Tag Archives: Silly

I Did Plans D-ZZ For You… You’re Welcome

Sometimes you make a plan A, B, and C

But the world just is what it chooses to be

And while we can see it as a half-full cup

Sometimes it’s more fun just to mess some stuff up!

On somewhat of a tangent, I’m really keen

On the idea of making a time machine

That does a time loop, Groundhog Day style

And mess some stuff up for an infinite while.

You’re consequence-free for a lifetime or two,

Testing out various versions of you.

Don’t like the result of a particular day?

Just jump off a cliff and try a new way!

And if you are sad knowing this isn’t real,

Believe me, I get it! I know how you feel…

So think of it this way (This gets kinda heady)

You’ve been in and finished a time loop already.

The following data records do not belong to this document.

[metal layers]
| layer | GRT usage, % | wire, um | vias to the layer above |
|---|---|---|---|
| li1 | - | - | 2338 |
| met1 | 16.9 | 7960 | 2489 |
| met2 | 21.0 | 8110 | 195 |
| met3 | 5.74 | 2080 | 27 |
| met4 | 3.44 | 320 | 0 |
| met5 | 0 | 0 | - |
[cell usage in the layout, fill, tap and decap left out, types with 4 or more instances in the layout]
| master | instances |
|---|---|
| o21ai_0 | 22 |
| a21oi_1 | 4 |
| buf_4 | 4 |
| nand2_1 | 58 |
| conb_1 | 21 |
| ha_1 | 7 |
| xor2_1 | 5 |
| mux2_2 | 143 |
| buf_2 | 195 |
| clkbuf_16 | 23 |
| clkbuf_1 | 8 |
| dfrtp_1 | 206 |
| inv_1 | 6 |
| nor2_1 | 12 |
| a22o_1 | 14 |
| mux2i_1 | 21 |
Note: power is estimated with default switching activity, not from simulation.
===== config.mk =====
export PLATFORM = sky130hd
export DESIGN_NAME = regfile_wb_arbiter_flat
export DESIGN_NICKNAME = d
export VERILOG_FILES = /design/src/rtl/regfile_wb_arbiter_if.sv /design/src/rtl/regfile_wb_arbiter.sv /design/src/flat_wrapper.sv
export SDC_FILE = /design/constraint.sdc
export NUM_CORES = 1
export LEC_CHECK = 0
export ABC_AREA = 1
export BUFFER_PORTS_ARGS = -buffer_cell sky130_fd_sc_hd__buf_4
export CAP_MARGIN = 15
export CORE_AREA = 8 8 85 87
export CTS_BUF_LIST = sky130_fd_sc_hd__clkbuf_4
export DETAILED_ROUTE_END_ITERATION = 7
export DIE_AREA = 0 0 93 95
export PLACE_DENSITY = 0.81
export SLEW_MARGIN = 20
export SYNTH_ARGS = -nofsm -noshare
export SYNTH_HDL_FRONTEND = slang
export SYNTH_SLANG_ARGS = --single-unit

===== constraint.sdc =====
create_clock -name clk -period 1.4 [get_ports clk]
set_clock_uncertainty 0.05 [all_clocks]
set_input_delay 0 -clock clk [delete_from_list [all_inputs] [get_ports clk]]
set_output_delay 0 -clock clk [all_outputs]
set_load 0.02 [all_outputs]

===== src/rtl/regfile_wb_arbiter_if.sv =====
// Bus bundle between the WB stage, the long-latency return path, decode and
// the register-file write port.
interface regfile_wb_arbiter_if #(
  parameter int DATA_WIDTH = 32,
  parameter int ADDR_WIDTH = 5
);
  logic                  a_wen;
  logic [ADDR_WIDTH-1:0] a_waddr;
  logic [DATA_WIDTH-1:0] a_wdata;
  logic                  b_valid;
  logic [ADDR_WIDTH-1:0] b_waddr;
  logic [DATA_WIDTH-1:0] b_wdata;
  logic                  b_ready;
  logic                  issue_valid;
  logic [ADDR_WIDTH-1:0] issue_addr;
  logic [ADDR_WIDTH-1:0] raddr1;
  logic [ADDR_WIDTH-1:0] raddr2;
  logic                  busy1;
  logic                  busy2;
  logic                  stall_pipe;
  logic                  rf_wen;
  logic [ADDR_WIDTH-1:0] rf_waddr;
  logic [DATA_WIDTH-1:0] rf_wdata;

  modport slave (
    input  a_wen, a_waddr, a_wdata, b_valid, b_waddr, b_wdata,
           issue_valid, issue_addr, raddr1, raddr2,
    output b_ready, busy1, busy2, stall_pipe, rf_wen, rf_waddr, rf_wdata
  );

  modport master (
    output a_wen, a_waddr, a_wdata, b_valid, b_waddr, b_wdata,
           issue_valid, issue_addr, raddr1, raddr2,
    input  b_ready, busy1, busy2, stall_pipe, rf_wen, rf_waddr, rf_wdata
  );
endinterface


===== src/rtl/regfile_wb_arbiter.sv =====
// Register-file write-port arbiter: WB stage (A) vs long-latency return (B),
// with a starvation guard that freezes the pipe and a per-register busy scoreboard.
module regfile_wb_arbiter #(
  parameter int DATA_WIDTH = 32,
  parameter int ADDR_WIDTH = 5,
  parameter int STARVE_MAX = 4
) (
  input  logic                clk,
  input  logic                rst,
  regfile_wb_arbiter_if.slave bus
);
  localparam int         NUM_REGS   = 2**ADDR_WIDTH;
  localparam logic [3:0] STARVE_LIM = 4'(STARVE_MAX);

  typedef enum logic {NORMAL, STARVE} state_t;

  state_t              r_state;
  logic [3:0]          r_starve_cnt;
  logic [NUM_REGS-1:0] r_busy;
  logic [NUM_REGS-1:0] w_busy_nxt;
  logic [3:0]          w_cnt_inc;
  logic                w_grant_a;
  logic                w_grant_b;
  logic                w_denied;

  // Grants are gated by rst so the write port is quiet the instant reset rises.
  assign w_grant_a = !rst && (r_state == NORMAL) && bus.a_wen;
  assign w_grant_b = !rst && bus.b_valid && ((r_state == STARVE) || !bus.a_wen);
  assign w_denied  = (r_state == NORMAL) && bus.b_valid && bus.a_wen;
  assign w_cnt_inc = (r_starve_cnt == 4'hF) ? r_starve_cnt : r_starve_cnt + 4'd1;

  assign bus.b_ready    = w_grant_b;
  assign bus.stall_pipe = (r_state == STARVE);
  assign bus.rf_wen     = w_grant_a || w_grant_b;
  assign bus.rf_waddr   = w_grant_b ? bus.b_waddr : bus.a_waddr;
  assign bus.rf_wdata   = w_grant_b ? bus.b_wdata : bus.a_wdata;

  // STARVE always lasts one cycle: either B hands off or B has gone away.
  always_ff @(posedge clk or posedge rst) begin
    if (rst) begin
      r_state      <= NORMAL;
      r_starve_cnt <= '0;
    end else if (r_state == STARVE) begin
      r_state      <= NORMAL;
      r_starve_cnt <= '0;
    end else if (w_grant_b) begin
      r_starve_cnt <= '0;
    end else if (w_denied) begin
      r_starve_cnt <= w_cnt_inc;
      if (w_cnt_inc >= STARVE_LIM) r_state <= STARVE;
    end
  end

  // Issue is applied after completion so a same-address pair leaves the bit set.
  always_comb begin
    w_busy_nxt = r_busy;
    if (w_grant_b) w_busy_nxt[bus.b_waddr] = 1'b0;
    if (bus.issue_valid) w_busy_nxt[bus.issue_addr] = 1'b1;
    w_busy_nxt[0] = 1'b0;
  end

  always_ff @(posedge clk or posedge rst) begin
    if (rst) r_busy <= '0;
    else     r_busy <= w_busy_nxt;
  end

  assign bus.busy1 = r_busy[bus.raddr1];
  assign bus.busy2 = r_busy[bus.raddr2];
endmodule

===== src/flat_wrapper.sv =====
// flat-port wrapper written by rule: the top's interface ports become plain ports
module regfile_wb_arbiter_flat 
#(
  parameter int DATA_WIDTH = 32,
  parameter int ADDR_WIDTH = 5,
  parameter int STARVE_MAX = 4
)
  (clk, rst, bus_a_wen, bus_a_waddr, bus_a_wdata, bus_b_valid, bus_b_waddr, bus_b_wdata, bus_issue_valid, bus_issue_addr, bus_raddr1, bus_raddr2, bus_b_ready, bus_busy1, bus_busy2, bus_stall_pipe, bus_rf_wen, bus_rf_waddr, bus_rf_wdata);
  regfile_wb_arbiter_if #(.DATA_WIDTH(DATA_WIDTH), .ADDR_WIDTH(ADDR_WIDTH)) bus_i ();
  input  logic clk;
  input  logic rst;
  input wire logic [$bits(bus_i.a_wen)-1:0] bus_a_wen;
  input wire logic [$bits(bus_i.a_waddr)-1:0] bus_a_waddr;
  input wire logic [$bits(bus_i.a_wdata)-1:0] bus_a_wdata;
  input wire logic [$bits(bus_i.b_valid)-1:0] bus_b_valid;
  input wire logic [$bits(bus_i.b_waddr)-1:0] bus_b_waddr;
  input wire logic [$bits(bus_i.b_wdata)-1:0] bus_b_wdata;
  input wire logic [$bits(bus_i.issue_valid)-1:0] bus_issue_valid;
  input wire logic [$bits(bus_i.issue_addr)-1:0] bus_issue_addr;
  input wire logic [$bits(bus_i.raddr1)-1:0] bus_raddr1;
  input wire logic [$bits(bus_i.raddr2)-1:0] bus_raddr2;
  output wire logic [$bits(bus_i.b_ready)-1:0] bus_b_ready;
  output wire logic [$bits(bus_i.busy1)-1:0] bus_busy1;
  output wire logic [$bits(bus_i.busy2)-1:0] bus_busy2;
  output wire logic [$bits(bus_i.stall_pipe)-1:0] bus_stall_pipe;
  output wire logic [$bits(bus_i.rf_wen)-1:0] bus_rf_wen;
  output wire logic [$bits(bus_i.rf_waddr)-1:0] bus_rf_waddr;
  output wire logic [$bits(bus_i.rf_wdata)-1:0] bus_rf_wdata;
  assign bus_i.a_wen = bus_a_wen;
  assign bus_i.a_waddr = bus_a_waddr;
  assign bus_i.a_wdata = bus_a_wdata;
  assign bus_i.b_valid = bus_b_valid;
  assign bus_i.b_waddr = bus_b_waddr;
  assign bus_i.b_wdata = bus_b_wdata;
  assign bus_i.issue_valid = bus_issue_valid;
  assign bus_i.issue_addr = bus_issue_addr;
  assign bus_i.raddr1 = bus_raddr1;
  assign bus_i.raddr2 = bus_raddr2;
  assign bus_b_ready = bus_i.b_ready;
  assign bus_busy1 = bus_i.busy1;
  assign bus_busy2 = bus_i.busy2;
  assign bus_stall_pipe = bus_i.stall_pipe;
  assign bus_rf_wen = bus_i.rf_wen;
  assign bus_rf_waddr = bus_i.rf_waddr;
  assign bus_rf_wdata = bus_i.rf_wdata;
  regfile_wb_arbiter #(.DATA_WIDTH(DATA_WIDTH), .ADDR_WIDTH(ADDR_WIDTH), .STARVE_MAX(STARVE_MAX)) u_core (.clk(clk), .rst(rst), .bus(bus_i));
endmodule

Word level (Yosys, flattened, before mapping)
Index checks and enable logic that the tools add are counted.

RAM bits: 0. Input bits: 94. Word-level logic and storage cells: 49. Output and inout port bits: 42. Latch bits: 0. Bits in read-only memories: 0. Memories: 0. Bits in registers: 36.

Reductions and logical operators: 13. Multiply operators: 0. Bitwise operators: 4. Equal/unequal tests: 1. $add $sub $neg: 1. Order comparisons: 7. Div/mod/pow operators: 0. Shift operators: 0. Muxes and demuxes: 20.

Operator list (number): 2-to-1 mux 32 bit (3); bitwise AND 32 bit (1); NOT 32 bit (1); OR 32 bit (1); less-than comparator 5 x 6 -> 1 bit (second input constant) (4); 2-to-1 mux 4 bit (4); binary-select mux 1 bit (select 5 bit) (2); demux 1 bit (select 5 bit) (2); >= comparator 5 x 1 -> 1 bit (second input constant) (2); logical AND 1 bit (8); 2-to-1 mux 1 bit (8); 2-to-1 mux 5 bit (1); adder 4 x 1 -> 4 bit (second input constant) (1); equality test 4 bit (second input constant) (1); >= comparator 4 x 3 -> 1 bit (second input constant) (1); nonzero test 3 bit (1); logical NOT 1 bit (2); logical OR 1 bit (2); NOT 1 bit (1).

Depth between registers and ports, before layout
Gate-level depths: netlist of the first run.

Depth in word-level cells: 9. Mapped depth: 11. Depth with buffers taken out: 9.

Worst setup path after synthesis of the first run
No wires, ideal clock.

Path type: register to output. Start point: register u_core.r_state, in the netlist u_core.bus.stall_pipe. End point: output bus_rf_waddr[0]. Path slack: -170 ps. Data arrival time: 1520 ps. Required time: 1350 ps. Stages on the path, launching flop included: 6. Buffers on the path: 1. Cell sequence: dfrtp_1 nor2_2 nor3_4 inv_2 buf_2 o21ai_0.

Longest elaborated chain between the ends: 3.

Ends and longest elaborated chain: from (decl) (line regfile_wb_arbiter.sv:17) `state_t r_state;`; from (signal assigned) (line regfile_wb_arbiter.sv:41) `r_state <= NORMAL;`; from (signal assigned) (line regfile_wb_arbiter.sv:44) `r_state <= NORMAL;`; from (signal assigned) (line regfile_wb_arbiter.sv:50) `if (w_cnt_inc >= STARVE_LIM) r_state <= STARVE;`; logical OR 1 bit (line regfile_wb_arbiter.sv:28) `assign w_grant_b = !rst && bus.b_valid && ((r_state == STARVE) || !bus.a_wen);`; logical AND 1 bit (line regfile_wb_arbiter.sv:28); 2-to-1 mux 5 bit (line regfile_wb_arbiter.sv:35) `assign bus.rf_waddr = w_grant_b ? bus.b_waddr : bus.a_waddr;`; to (decl) (line flat_wrapper.sv:27) `output wire logic [$bits(bus_i.rf_waddr)-1:0] bus_rf_waddr;`.

No other way between the ends.

Worst setup path after layout of the first run
Start point: register u_core.r_state, in the netlist u_core.bus.stall_pipe. End point: output bus_rf_waddr[3].

Same word-level chain as after synthesis.

==> run_results.csv, run 1 <==
group,metric,value,unit
clock_network,cts_made_buffers,5,
min_path,hp-class,"in -> reg",
power,fin_total_pwr,4.05,mW
sta,slew_headroom,67.3,%
layout,multi_input_gate_area_in_the_final_layout,0.00169,mm2
synthesis,ys.warnings.count,0,
clock_network,clockBufferDepth,2,
layout,final.fill_count,426,
routing,detail_route.vias_per_cell,5.46,
layout,fin_cells,695,
layout,synthToLayoutAreaGrowth,64.1,%
critical_path,ff2ff_path_depth,9,
place,dp_hpwl,8620,um
clock_network,clkTransAtPathRegs,0.12,ns
critical_path,ff2ff_setup_slack,-0.31,ns
global_routing,grt_pass1_vias,3593,
synthesis,synth.cell_area,0.00273,mm2
critical_path,required,1.35,ns
synthesis,postSynthCellCount,449,
critical_path,endpoint_kind,"primary output",
critical_path,startpoint_type,"flop",
clock_network,tritoncts,"done",
sta,max_freq,0.575,GHz
floorplanning,die_h,95,um
routing,final_antenna_net_count,0,
floorplanning,die_w,93,um
synthesis,synth_nets,544,
floorplanning,io_pins,136,
place,place_worst_setup_slack,-0.165,ns
routing,initialDrtViolationCount,340,
layout,fin_util,76.9,%
synthesis,synth.largest_area_cell,"sky130_fd_sc_hd__dfrtp_1",
power,int_power,2.41,mW
place,final_weighted_congestion_of_routability_driven_global_placement,0.940,
power,swShare,40.6,%
critical_path,timing.critical_path.fanout_max,7,
synthesis,async_flop_share,100,%
clock_network,cts_root_buffer,"sky130_fd_sc_hd__clkbuf_4",
global_routing,grt_use_total,25.8,%
layout,design.final.nets,715,
power,combinationalPowerShare,46.9,%
clock_network,htree_num_levels,2,
synthesis,syn_avg_cell_area,6.07,um2
synthesis,seq_area_frac_synth,33.0,%
routing,route.detailed.drc,0,
job,max_cap_violations,0,
sta,report.final.slew_viol_count,0,
synthesis,postSynthRegisterBits,36,
synthesis,dominant_cell_by_count_in_the_synthesized_netlist,"sky130_fd_sc_hd__nand2_1",
clock_network,insertion_delay_to_the_later_sink_of_the_worst_skew_pair,0.36,ns
global_routing,antenna_violations_before_repair,0,
power,power_leakage,2.38,nW
floorplanning,floorplan.die_area,0.00884,mm2
synthesis,fraction_of_synthesized_cell_area_taken_by_the_top_area_cell_type,33.0,%
synthesis,synth_enable_flop_cells,0,
status,outcome,"complete, but fails checks",
power,power_density,906,mW/mm2
power,worst_ir_drop_vdd,0.000765,V
routing,via_count,3797,
min_path,worst_hold_path.num_cells,3,
global_routing,grt_start_max_net_pins,37,
critical_path,critical_path.reg2reg.startpoint,"u_core.bus.stall_pipe",
min_path,min-delay-start,"bus_issue_addr[3]",
min_path,holdPathEnd,"u_core.r_busy[10]",
global_routing,gr-total-overflow,0,
synthesis,yosys-top-cells-area,"sky130_fd_sc_hd__dfrtp_1 (33%), sky130_fd_sc_hd__nand2_1 (28%), sky130_fd_sc_hd__nand3_1 (13%)",
routing,totalWireLength,12600,um
place,placed_instances,656,
power,switching_power,1.65,mW
sta,setup_viols_final,73,
critical_path,r2r_end,"u_core.r_busy[31]",
synthesis,synth_commonest_cells,"sky130_fd_sc_hd__nand2_1 (203), sky130_fd_sc_hd__nand3_1 (69), sky130_fd_sc_hd__o21ai_0 (55)",
floorplanning,core-area,0.00582,mm2
sta,period_share,124,%
routing,wl_per_cell,18.1,um
floorplanning,floorplan.initialDensity,46.9,%
sta,worst_pin_slew,0.487,ns
routing,drt_pass1_iterations,6,
layout,antenna_cells,0,
power,clockPowerShare,14.1,%
critical_path,criticalPathCategory,"reg -> out",
power,seq_power_share,39.0,%
synthesis,synthFlopType,"sky130_fd_sc_hd__dfrtp_1",
layout,final_layout_size_suffix_gt1_share,31.1,%
place,placement.io_buffers,135,
sta,fin_crit,1.74,ns
synthesis,post_synth_num_cell_types,20,
sta,finalWorstSetupSlack,-0.340,ns
status,violated_checks,"negative setup slack",
sta,finalHoldViolCount,0,
layout,seq_area,901,um2
global_routing,first_pass_grt_wire_length,18200,um
clock_network,clock_sink_count,36,
sta,unrepaired_setup_endpoints_after_global_routing,"yes",
critical_path,critPathArrivalTime,1.69,ns
floorplanning,placementRows,28,
critical path: stages (launching register included):
cell	delay [ns]
sky130_fd_sc_hd__dfrtp_1	0.43
sky130_fd_sc_hd__nor2_4	0.07
sky130_fd_sc_hd__nor3_4	0.17
sky130_fd_sc_hd__buf_6	0.15
sky130_fd_sc_hd__inv_8	0.05
sky130_fd_sc_hd__clkbuf_16	0.15
sky130_fd_sc_hd__o21ai_2	0.16
sky130_fd_sc_hd__buf_6	0.14
placed cells by master, fill, tap and decap left out, types with 2 or more instances in the layout:
cell                            netlist  layout
sky130_fd_sc_hd__nand2_2              0       3
sky130_fd_sc_hd__o21ai_2              0       4
sky130_fd_sc_hd__nor2_2               1       2
sky130_fd_sc_hd__dfrtp_1             36      36
sky130_fd_sc_hd__clkbuf_16            0       4
sky130_fd_sc_hd__nand3_2              0       3
sky130_fd_sc_hd__buf_12               0       4
sky130_fd_sc_hd__nand3_1             69      63
sky130_fd_sc_hd__nor3_1               6       6
sky130_fd_sc_hd__nor2_1              11       9
sky130_fd_sc_hd__o21ai_1             10      17
sky130_fd_sc_hd__clkbuf_4             0       6
sky130_fd_sc_hd__nand3_4              0       3
sky130_fd_sc_hd__buf_6                3      24
sky130_fd_sc_hd__dlygate4sd3_1        0      16
sky130_fd_sc_hd__buf_4                3     132
sky130_fd_sc_hd__inv_1               34      34
sky130_fd_sc_hd__nand2_1            203     200
sky130_fd_sc_hd__o21ai_0             55      43
worst max-delay path by stage:
stage                     slack, ns  cells after the start           endpoint             startpoint
after detailed placement      -0.17                      5  u_core.r_busy[11]  u_core.bus.stall_pipe
after global routing          -0.37                      7   bus_rf_wdata[17]  u_core.bus.stall_pipe
final                         -0.34                      7    bus_rf_waddr[3]  u_core.bus.stall_pipe
after floorplan               -0.02                      5    bus_rf_waddr[0]  u_core.bus.stall_pipe
after global placement        -0.04                      5   u_core.r_busy[9]  u_core.bus.stall_pipe
after CTS                     -0.31                      6   bus_rf_wdata[17]  u_core.bus.stall_pipe
power groups by stage:
stage | clock network, mW | logic, mW | registers (mW)
floorplan | 0 | 0.926 | 1.49
global placement | 0 | 1.53 | 1.56
detailed placement | 0 | 1.59 | 1.58
CTS | 0.546 | 1.69 | 1.55
global route | 0.608 | 2.07 | 1.60
finish | 0.572 | 1.90 | 1.58
cell families after synthesis:
logic type	after synthesis	share of synthesized area, %
flip-flops	36	33.0
AND/OR/NAND/NOR	293	45.3
adder cells (fa/ha/maj)	1	0.459
buffers and inverters	52	8.67
XOR/XNOR	1	0.321
AO/OA/AOI/OAI	66	12.3
per-stage QoR:
step                instance area (um2)  setup TNS, ns  hold slack [ns]
finish                             4470         -16.41          0.00323
CTS                                4190         -11.48          0.00542
global placement                   3870         -0.427            0.110
detailed placement                 3870          -1.73            0.121
global route                       4470         -20.06          0.00820
floorplan                          2730         -0.108           0.0298
layer usage:
| metal | track usage [%] | wire (um) | up-vias |
|---|---|---|---|
| met4 | 7.79 | 310 | 0 |
| met5 | 0 | 0 | - |
| met1 | 29.5 | 4710 | 1745 |
| met2 | 47.5 | 6600 | 225 |
| li1 | - | - | 1792 |
| met3 | 4.84 | 963 | 35 |
layout make-up:
type / count / share of cell area (%)
clock buffers: 6 / 1.01
inverters: 36 / 3.19
flip-flops and latches: 36 / 20.1
well taps: 75 / 2.10
repair buffers: 180 / 35.8
multi-input cells: 361 / 37.7
clock inverters: 1 / 0.112
flip-flops by register name, summed over array words and instances (netlist names):
name / cells
u_core.bus.stall_pipe: 1
u_core.r_starve_cnt: 4
u_core.r_busy: 31
timing repair:
item	4_1_cts	5_1_grt
cloned	0	5
endpoints found under the hold margin	54	0
hold buffers	16	0
gates resized for setup	23	34
setup endpoints to repair	62	77
pin swaps	13	12
setup buffers	3	8
Power figures use the tool's default switching activity.
==> inputs of run 2 (changes only) <==
--- a/config.mk
+++ b/config.mk
@@ -10,9 +10,10 @@
 export CAP_MARGIN = 15
 export CORE_AREA = 8 8 85 87
 export CTS_BUF_LIST = sky130_fd_sc_hd__clkbuf_4
+export CTS_CLUSTER_DIAMETER = 200
 export DETAILED_ROUTE_END_ITERATION = 7
 export DIE_AREA = 0 0 93 95
-export PLACE_DENSITY = 0.81
+export PLACE_DENSITY = 0.88
 export SLEW_MARGIN = 20
 export SYNTH_ARGS = -nofsm -noshare
 export SYNTH_HDL_FRONTEND = slang
==> run 2 against run 1 <==
  * The run still ends with negative setup slack left
  * Non-clock buffer count did not move
  * Cell area rose by 6.9%
  * Clock power fell by 2%
  * Register-to-register slack got worse by 0.07 ns
  * Critical path depth did not move
  * Fmax fell by 2.1%
  * Hold slack improved by 0.041 ns
  * Critical path type is now reg -> reg
  * Count of clock-buffer cells in the layout fell by 1
  * Sequential power rose by 3%
  * Wire length rose by 15%
==> run_results.csv, run 2 (synthesis gave the netlist of run 1 again) <==
group,metric,value,unit
sta,timing.setup.tns,-16.37,ns
sta,unrepaired_setup_endpoints_after_global_routing,"yes",
floorplanning,placementRows,28,
sta,finalHoldViolCount,0,
global_routing,antenna_violations_before_repair,0,
routing,final_antenna_net_count,0,
status,outcome,"complete, but fails checks",
sta,slew_headroom,66.0,%
sta,report.final.slew_viol_count,0,
sta,worst_pin_slew,0.508,ns
layout,layout.cells.most_common,"sky130_fd_sc_hd__nand2_1",
critical_path,criticalPathCategory,"reg -> reg",
floorplanning,die_h,95,um
global_routing,first_pass_grt_wire_length,19800,um
critical_path,ff2ff_path_depth,7,
clock_network,insertion_delay_to_the_later_sink_of_the_worst_skew_pair,0.37,ns
critical_path,endpoint_kind,"flop",
floorplanning,floorplan.initialDensity,46.9,%
layout,synthToLayoutAreaGrowth,75.4,%
clock_network,clkTransAtPathRegs,0.11,ns
layout,largest_register_ff_count,31,
global_routing,grt_start_max_net_pins,34,
job,max_cap_violations,0,
layout,fin_cells,695,
status,violated_checks,"negative setup slack",
critical_path,timing.critical_path.fanout_max,7,
clock_network,clockBufferDepth,2,
routing,totalWireLength,14500,um
clock_network,htree_num_levels,2,
layout,final.fill_count,337,
layout,top_register,"u_core.r_busy",
place,dp_hpwl,8600,um
sta,setup_viols_final,75,
routing,route.detailed.drc,0,
min_path,min-delay-start,"bus_issue_addr[4]",
min_path,worst_hold_path.num_cells,4,
global_routing,grt_use_total,28.1,%
critical_path,critPathLaunch,"u_core.bus.stall_pipe",
floorplanning,die_w,93,um
sta,max_freq,0.562,GHz
power,power_density,923,mW/mm2
layout,design.final.nets,715,
routing,initialDrtViolationCount,530,
place,final_weighted_congestion_of_routability_driven_global_placement,0.892,
critical_path,critical_path.reg2reg.startpoint,"u_core.bus.stall_pipe",
place,placed_instances,654,
sta,period_share,127,%
layout,final_layout_size_suffix_gt1_share,38.5,%
clock_network,cts_root_buffer,"sky130_fd_sc_hd__clkbuf_4",
critical_path,critPathArrivalTime,1.96,ns
sta,finalWorstSetupSlack,-0.378,ns
sta,fin_crit,1.78,ns
routing,detail_route.vias_per_cell,6.01,
critical_path,startpoint_type,"flop",
power,power_leakage,2.43,nW
critical_path,required,1.58,ns
floorplanning,io_pins,136,
global_routing,grt_pass1_vias,3951,
routing,wl_per_cell,20.8,um
clock_network,cts_made_buffers,5,
routing,drt_pass1_iterations,6,
floorplanning,floorplan.die_area,0.00884,mm2
min_path,hp-class,"in -> reg",
power,worst_ir_drop_vdd,0.000887,V
place,placement.io_buffers,135,
power,fin_total_pwr,4.41,mW
clock_network,tritoncts,"done",
layout,commonest_non_fill_non_tap_cells_in_the_layout,"sky130_fd_sc_hd__nand2_1 (178), sky130_fd_sc_hd__buf_4 (110), sky130_fd_sc_hd__nand3_1 (59)",
clock_network,clock_sink_count,36,
floorplanning,core-area,0.00582,mm2
global_routing,gr-total-overflow,0,
routing,via_count,4180,
layout,antenna_cells,0,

You’ve lived endless lives of the same day again

And you’ve kissed all the ladies and shot all the men

And learned Japanese and solved nuclear fusion

And finally came to a stunning conclusion:

With infinite time, with no way to fail,

With no threat of death, embarrassment, jail

Your life loses meaning if you only win it

So you used your last time loop to think for a minute,

Inventing a button that made time go back

To a day at a time, with a total lack

Of memory concerning your endless days

Of repeating your time in all different ways.

You’ve already learned that making mistakes

Is sometimes exactly what happiness takes,

But if you still need to shoot a TV

To burn some frustration, that’s alright by me!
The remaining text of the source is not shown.